Dans quelle mesure l’Afrique peut-elle être un partenaire pour la République tchèque ? C’est la question à laquelle se sont efforcés de répondre les participants à la conférence qui s’est tenue, jeudi dernier, à l’occasion de la Journée mondiale de l’Afrique, à Prague au ministère des Affaires étrangères, et qui était organisée en coopération avec les ambassades des pays africains en République tchèque. Parmi les invités figurait Houssaini Med Tajeddine, professeur de droit international à l’université Mohammed-V de Rabat. Spécialiste des relations internationales et fin connaisseur du continent africain, Houssaini Med Tajeddine est passé dans les studios de Radio Prague. Il nous a d’abord expliqué quel a été le contenu de son intervention à Prague dans le cadre du panel « La politique de bon voisinage : les questions politiques et de sécurité dans les relations entre l’Afrique et les régions voisines » :
« Durant mon intervention à la conférence, je me suis efforcé de présenter le modèle marocain concernant cette politique, car c’est un modèle basé d’abord sur une stratégie préventive. Cela signifie fournir un effort exceptionnel dans le cadre d’échanges d’informations avec les pays voisins, et surtout les pays européens, et aussi essayer de démanteler les cellules et les organisations terroristes avant qu’elles ne s’engagent dans leurs actes dans les régions concernées. »
« Pour illustrer mon propos, j’ai donné des chiffres : depuis le début du XXIe siècle, et surtout après les attentats de Casablanca en 2003 et de Marrakech en 2011, les services marocains ont pu démanteler quelque 250 cellules et organisations terroristes. »
Avez-vous trouvé oreille attentive à Prague ? Les Tchèques sont-ils bien informés sur la situation ?
« Les Tchèques sont bien informés de la menace du terrorisme.
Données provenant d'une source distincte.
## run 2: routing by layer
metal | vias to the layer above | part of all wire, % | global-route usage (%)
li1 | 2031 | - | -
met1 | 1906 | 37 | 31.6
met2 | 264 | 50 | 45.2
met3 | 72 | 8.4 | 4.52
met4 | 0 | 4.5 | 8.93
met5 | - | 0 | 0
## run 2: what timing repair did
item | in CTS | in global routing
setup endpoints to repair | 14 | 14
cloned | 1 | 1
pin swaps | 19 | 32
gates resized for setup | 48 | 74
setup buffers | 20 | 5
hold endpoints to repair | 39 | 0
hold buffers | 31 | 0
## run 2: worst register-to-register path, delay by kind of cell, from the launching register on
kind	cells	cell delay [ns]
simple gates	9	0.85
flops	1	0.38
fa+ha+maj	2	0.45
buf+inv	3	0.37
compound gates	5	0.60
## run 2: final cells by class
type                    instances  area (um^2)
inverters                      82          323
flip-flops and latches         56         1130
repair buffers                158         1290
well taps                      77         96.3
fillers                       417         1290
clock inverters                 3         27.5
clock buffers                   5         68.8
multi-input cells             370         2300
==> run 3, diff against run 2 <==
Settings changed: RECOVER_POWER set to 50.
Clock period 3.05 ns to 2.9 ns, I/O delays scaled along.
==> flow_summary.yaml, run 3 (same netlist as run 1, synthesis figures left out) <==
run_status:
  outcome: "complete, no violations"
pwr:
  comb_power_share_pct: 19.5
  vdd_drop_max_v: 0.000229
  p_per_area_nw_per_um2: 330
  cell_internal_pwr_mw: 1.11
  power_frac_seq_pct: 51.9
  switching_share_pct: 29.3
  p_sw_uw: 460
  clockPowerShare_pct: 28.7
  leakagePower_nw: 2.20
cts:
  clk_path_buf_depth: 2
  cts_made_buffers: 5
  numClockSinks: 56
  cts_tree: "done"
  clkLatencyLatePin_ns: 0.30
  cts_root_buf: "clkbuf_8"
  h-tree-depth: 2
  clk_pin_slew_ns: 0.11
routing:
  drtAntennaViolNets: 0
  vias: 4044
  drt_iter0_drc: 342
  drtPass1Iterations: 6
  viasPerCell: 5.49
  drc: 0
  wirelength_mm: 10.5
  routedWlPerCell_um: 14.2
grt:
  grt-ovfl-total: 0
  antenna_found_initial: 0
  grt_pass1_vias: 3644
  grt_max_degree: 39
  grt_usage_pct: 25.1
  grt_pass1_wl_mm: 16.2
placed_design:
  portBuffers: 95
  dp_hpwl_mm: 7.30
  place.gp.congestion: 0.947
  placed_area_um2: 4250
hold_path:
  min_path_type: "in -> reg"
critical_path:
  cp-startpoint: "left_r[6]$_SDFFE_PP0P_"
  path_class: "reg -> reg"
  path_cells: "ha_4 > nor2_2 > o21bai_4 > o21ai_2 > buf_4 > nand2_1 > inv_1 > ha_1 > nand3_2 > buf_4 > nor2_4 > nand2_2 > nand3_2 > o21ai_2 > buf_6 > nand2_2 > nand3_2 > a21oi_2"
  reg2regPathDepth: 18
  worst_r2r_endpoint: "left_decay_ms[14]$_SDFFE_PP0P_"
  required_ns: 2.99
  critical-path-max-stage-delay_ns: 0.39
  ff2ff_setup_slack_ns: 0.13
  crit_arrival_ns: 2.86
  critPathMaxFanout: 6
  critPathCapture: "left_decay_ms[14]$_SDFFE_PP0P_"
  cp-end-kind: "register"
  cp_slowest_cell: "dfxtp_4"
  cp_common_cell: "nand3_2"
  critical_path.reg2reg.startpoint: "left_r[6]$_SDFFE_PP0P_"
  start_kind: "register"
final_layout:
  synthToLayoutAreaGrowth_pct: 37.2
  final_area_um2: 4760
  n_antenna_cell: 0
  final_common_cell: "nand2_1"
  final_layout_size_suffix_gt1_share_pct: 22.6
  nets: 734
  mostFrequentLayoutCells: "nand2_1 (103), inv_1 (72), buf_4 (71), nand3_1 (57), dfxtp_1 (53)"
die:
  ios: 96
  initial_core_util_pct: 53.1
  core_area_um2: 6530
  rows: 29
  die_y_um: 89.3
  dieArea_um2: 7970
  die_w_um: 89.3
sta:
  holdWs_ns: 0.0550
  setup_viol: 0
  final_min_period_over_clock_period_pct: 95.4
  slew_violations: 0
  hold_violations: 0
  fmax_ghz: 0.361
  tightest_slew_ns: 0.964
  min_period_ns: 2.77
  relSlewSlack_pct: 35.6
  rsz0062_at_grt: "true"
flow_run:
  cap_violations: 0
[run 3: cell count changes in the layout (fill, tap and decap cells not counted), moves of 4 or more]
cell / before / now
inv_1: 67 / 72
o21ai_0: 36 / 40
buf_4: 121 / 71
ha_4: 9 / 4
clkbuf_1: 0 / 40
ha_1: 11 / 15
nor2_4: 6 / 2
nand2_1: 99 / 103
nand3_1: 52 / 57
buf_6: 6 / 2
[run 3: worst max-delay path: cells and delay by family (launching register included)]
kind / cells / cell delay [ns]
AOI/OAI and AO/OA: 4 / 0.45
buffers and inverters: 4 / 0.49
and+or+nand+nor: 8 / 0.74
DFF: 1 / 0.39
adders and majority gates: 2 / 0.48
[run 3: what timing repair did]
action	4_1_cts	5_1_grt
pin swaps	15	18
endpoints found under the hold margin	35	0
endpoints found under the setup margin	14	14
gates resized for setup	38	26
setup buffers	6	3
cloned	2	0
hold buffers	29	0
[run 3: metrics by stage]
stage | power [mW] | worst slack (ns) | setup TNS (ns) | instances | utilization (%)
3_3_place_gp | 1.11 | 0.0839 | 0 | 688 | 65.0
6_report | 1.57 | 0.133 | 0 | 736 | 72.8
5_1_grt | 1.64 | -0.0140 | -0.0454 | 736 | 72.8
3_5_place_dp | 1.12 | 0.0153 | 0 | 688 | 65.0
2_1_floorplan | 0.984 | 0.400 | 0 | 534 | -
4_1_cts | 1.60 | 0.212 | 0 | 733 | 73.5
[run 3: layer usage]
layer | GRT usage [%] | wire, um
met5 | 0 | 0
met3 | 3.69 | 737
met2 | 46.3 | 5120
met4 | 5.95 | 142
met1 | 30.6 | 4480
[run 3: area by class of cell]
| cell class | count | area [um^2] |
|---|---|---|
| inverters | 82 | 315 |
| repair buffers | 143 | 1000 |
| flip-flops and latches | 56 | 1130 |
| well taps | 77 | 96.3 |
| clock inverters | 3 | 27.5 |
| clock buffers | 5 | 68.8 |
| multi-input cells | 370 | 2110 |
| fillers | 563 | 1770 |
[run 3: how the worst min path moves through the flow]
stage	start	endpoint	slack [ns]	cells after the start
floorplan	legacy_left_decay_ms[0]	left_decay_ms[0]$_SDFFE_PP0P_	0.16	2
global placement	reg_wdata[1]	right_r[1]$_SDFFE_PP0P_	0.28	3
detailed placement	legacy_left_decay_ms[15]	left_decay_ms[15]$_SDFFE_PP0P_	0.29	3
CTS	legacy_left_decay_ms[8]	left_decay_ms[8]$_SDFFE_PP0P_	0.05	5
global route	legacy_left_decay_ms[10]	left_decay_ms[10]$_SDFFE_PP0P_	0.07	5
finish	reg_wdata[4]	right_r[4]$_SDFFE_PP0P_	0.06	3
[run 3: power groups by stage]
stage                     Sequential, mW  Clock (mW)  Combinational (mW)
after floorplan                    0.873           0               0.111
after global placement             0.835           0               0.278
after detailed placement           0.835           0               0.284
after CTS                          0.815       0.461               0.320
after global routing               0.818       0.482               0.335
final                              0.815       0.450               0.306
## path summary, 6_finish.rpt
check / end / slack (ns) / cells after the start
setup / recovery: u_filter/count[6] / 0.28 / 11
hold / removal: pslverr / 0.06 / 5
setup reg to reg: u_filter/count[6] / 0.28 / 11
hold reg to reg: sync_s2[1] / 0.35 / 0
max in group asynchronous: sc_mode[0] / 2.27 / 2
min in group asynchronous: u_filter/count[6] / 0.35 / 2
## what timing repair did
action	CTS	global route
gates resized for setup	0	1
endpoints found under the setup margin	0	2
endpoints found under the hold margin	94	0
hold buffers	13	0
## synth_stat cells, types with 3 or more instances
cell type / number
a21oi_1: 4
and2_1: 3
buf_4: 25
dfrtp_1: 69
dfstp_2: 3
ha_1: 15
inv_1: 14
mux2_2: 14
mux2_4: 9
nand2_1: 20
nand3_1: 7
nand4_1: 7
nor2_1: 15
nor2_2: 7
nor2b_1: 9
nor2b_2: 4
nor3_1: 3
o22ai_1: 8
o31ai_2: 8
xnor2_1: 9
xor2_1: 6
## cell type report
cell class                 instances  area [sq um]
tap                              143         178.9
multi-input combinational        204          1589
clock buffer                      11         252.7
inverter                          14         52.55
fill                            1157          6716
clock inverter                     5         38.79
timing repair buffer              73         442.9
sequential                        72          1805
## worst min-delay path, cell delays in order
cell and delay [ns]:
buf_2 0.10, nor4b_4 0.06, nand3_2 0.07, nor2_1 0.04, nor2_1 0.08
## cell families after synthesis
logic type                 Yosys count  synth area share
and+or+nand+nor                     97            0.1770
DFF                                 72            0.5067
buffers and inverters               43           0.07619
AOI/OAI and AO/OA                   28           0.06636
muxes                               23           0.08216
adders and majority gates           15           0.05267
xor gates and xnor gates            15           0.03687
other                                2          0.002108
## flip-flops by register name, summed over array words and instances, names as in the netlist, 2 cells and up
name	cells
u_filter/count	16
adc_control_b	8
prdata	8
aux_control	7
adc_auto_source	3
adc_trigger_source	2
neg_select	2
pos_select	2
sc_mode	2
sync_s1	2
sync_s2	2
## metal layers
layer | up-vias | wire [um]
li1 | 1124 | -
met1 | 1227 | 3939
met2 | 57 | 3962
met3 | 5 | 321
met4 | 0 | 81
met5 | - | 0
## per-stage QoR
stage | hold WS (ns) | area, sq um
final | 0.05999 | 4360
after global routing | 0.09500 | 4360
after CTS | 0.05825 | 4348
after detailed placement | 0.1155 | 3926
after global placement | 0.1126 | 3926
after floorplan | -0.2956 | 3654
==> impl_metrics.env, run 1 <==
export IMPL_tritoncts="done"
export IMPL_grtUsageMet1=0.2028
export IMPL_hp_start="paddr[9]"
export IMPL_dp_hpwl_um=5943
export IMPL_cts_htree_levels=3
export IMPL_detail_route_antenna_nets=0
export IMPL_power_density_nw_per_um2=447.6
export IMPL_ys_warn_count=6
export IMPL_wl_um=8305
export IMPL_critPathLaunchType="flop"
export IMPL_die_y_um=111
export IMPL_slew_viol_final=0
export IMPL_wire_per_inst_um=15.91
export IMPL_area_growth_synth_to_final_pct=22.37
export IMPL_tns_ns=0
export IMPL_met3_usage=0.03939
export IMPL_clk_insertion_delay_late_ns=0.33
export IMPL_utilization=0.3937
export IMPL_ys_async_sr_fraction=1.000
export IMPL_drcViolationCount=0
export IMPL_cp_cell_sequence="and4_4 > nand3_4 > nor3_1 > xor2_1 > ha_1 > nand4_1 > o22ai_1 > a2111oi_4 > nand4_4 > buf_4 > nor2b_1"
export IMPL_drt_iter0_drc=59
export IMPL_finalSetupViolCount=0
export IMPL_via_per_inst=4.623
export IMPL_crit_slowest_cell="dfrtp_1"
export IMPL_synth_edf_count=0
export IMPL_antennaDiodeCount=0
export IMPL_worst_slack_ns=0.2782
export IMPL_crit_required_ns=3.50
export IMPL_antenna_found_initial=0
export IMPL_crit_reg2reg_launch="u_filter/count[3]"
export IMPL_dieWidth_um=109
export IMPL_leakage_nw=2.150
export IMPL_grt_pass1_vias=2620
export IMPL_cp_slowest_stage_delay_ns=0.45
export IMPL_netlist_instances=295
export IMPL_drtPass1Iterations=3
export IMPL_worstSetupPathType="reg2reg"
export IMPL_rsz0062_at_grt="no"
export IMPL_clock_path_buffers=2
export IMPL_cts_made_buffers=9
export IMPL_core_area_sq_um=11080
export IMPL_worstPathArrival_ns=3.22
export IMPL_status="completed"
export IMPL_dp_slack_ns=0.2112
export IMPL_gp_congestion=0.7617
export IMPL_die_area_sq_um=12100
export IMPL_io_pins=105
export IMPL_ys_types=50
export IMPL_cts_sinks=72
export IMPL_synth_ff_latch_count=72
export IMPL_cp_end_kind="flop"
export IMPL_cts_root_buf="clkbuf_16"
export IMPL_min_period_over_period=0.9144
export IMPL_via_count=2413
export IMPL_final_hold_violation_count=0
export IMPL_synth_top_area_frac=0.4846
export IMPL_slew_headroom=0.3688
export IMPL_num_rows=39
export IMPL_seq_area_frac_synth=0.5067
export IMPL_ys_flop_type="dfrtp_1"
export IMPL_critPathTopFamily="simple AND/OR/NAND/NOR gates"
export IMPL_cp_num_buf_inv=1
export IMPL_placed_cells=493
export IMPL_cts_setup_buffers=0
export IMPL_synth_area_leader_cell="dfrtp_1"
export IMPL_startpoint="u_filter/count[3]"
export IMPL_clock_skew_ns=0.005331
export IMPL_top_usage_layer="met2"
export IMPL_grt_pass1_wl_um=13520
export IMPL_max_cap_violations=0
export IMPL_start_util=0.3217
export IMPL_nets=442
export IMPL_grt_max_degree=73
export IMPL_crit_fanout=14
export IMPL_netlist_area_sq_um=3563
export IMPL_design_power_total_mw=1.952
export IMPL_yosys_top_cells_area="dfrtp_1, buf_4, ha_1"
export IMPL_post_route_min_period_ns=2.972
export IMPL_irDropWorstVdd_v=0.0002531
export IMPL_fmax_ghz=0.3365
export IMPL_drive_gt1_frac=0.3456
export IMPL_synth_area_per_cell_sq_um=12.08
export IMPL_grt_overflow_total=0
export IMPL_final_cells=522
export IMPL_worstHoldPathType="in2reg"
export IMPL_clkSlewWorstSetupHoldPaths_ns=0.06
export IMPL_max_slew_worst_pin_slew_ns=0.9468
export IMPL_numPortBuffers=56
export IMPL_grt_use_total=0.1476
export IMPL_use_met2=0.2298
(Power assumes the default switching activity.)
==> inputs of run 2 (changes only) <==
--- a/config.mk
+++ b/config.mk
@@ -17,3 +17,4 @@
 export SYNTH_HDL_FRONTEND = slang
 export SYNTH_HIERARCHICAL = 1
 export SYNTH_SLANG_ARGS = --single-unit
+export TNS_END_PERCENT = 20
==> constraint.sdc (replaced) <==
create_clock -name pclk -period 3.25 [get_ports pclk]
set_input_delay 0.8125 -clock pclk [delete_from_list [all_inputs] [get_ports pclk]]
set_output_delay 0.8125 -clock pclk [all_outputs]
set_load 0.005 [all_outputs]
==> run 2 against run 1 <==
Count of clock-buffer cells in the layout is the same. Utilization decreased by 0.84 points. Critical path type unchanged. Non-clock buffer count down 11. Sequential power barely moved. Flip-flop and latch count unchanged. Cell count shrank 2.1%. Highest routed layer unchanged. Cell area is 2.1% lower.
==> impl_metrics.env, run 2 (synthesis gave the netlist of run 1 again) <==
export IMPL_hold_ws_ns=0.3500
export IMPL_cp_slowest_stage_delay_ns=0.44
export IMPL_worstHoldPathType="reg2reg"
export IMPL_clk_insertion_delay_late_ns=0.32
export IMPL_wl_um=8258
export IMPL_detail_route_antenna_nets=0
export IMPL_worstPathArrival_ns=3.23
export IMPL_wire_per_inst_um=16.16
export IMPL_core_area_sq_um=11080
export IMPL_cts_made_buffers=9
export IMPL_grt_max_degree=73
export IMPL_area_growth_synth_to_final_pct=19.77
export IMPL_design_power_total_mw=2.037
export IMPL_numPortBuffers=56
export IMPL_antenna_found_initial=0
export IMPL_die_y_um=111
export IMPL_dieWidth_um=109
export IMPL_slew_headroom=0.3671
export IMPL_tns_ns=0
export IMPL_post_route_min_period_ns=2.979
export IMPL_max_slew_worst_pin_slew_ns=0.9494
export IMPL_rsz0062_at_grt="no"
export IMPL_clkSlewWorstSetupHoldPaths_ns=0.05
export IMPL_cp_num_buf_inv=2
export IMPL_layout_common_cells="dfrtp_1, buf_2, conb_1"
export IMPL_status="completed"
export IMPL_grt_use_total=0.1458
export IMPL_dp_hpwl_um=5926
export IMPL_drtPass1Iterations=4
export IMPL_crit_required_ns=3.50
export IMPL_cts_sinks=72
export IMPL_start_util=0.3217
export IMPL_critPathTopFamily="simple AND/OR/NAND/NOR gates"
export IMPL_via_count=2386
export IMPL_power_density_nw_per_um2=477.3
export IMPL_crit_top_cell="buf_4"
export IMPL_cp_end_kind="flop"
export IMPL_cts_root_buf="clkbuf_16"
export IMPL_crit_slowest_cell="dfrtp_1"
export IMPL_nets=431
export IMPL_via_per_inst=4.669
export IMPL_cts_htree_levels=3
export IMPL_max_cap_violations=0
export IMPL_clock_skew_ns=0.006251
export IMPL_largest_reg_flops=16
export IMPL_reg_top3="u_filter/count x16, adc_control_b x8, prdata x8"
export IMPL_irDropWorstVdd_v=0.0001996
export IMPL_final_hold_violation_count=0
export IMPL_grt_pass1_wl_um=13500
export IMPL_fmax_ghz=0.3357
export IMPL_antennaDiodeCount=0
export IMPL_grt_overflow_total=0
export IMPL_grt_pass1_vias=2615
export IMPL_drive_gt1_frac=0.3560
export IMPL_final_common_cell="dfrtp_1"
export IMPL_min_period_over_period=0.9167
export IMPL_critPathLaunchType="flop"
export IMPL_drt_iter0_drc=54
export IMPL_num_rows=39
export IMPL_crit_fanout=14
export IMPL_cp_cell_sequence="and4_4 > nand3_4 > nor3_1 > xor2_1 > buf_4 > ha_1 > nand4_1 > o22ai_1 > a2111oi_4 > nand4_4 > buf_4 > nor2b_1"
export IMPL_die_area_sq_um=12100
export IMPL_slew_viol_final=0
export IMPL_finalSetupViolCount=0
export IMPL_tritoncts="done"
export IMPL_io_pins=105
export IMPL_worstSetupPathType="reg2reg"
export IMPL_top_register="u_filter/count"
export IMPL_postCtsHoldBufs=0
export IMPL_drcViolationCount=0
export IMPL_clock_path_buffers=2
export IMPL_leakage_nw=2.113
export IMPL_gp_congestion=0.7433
### config.mk
export PLATFORM = sky130hd
export DESIGN_NAME = ors_relay_top
export DESIGN_NICKNAME = d
export VERILOG_FILES = /design/src/rtl/ors_pkg.sv /design/src/rtl/ors_relay_top.sv /design/src/rtl/ors_src_mux.sv /design/src/rtl/ors_tick_timer.sv
export SDC_FILE = /design/constraint.sdc
export NUM_CORES = 1
export LEC_CHECK = 0
export BUFFER_PORTS_ARGS = -buffer_cell sky130_fd_sc_hd__buf_2
export CAP_MARGIN = 15
export CORE_UTILIZATION = 43
export DETAILED_ROUTE_END_ITERATION = 8
export HOLD_SLACK_MARGIN = 0.05
export PLACE_DENSITY = 0.58
export SYNTH_ARGS = -nofsm -noshare
export SYNTH_HDL_FRONTEND = slang
export SYNTH_SLANG_ARGS = --single-unit
### constraint.sdc
create_clock -name core_clk_i -period 5.1 [get_ports core_clk_i]
set_input_delay 0.255 -clock core_clk_i [delete_from_list [all_inputs] [get_ports core_clk_i]]
set_output_delay 0.255 -clock core_clk_i [all_outputs]
set_load 0.1 [all_outputs]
Il existe désormais un sentiment global en Europe, et donc y compris à Prague. J’y viens régulièrement – deux fois par an -, et je suis à chaque fois le témoin d’une discussion basée sur la logique et les intérêts communs des parties concernées. Cette fois, j’ai constaté que le public tchèque était un peu plus réservé en ce qui concerne le débat profond sur les relations et le droit internationaux. Je ne pense pas qu’il s’agisse là d’une négligence de ces sujets, mais peut-être plutôt d’une position de principe. »
« Le refus tchèque d’accueillir des réfugiés n’est pas justifié »
Dans quelle mesure, selon vous, un pays de la taille de la République tchèque devrait s’intéresser à l’Afrique ?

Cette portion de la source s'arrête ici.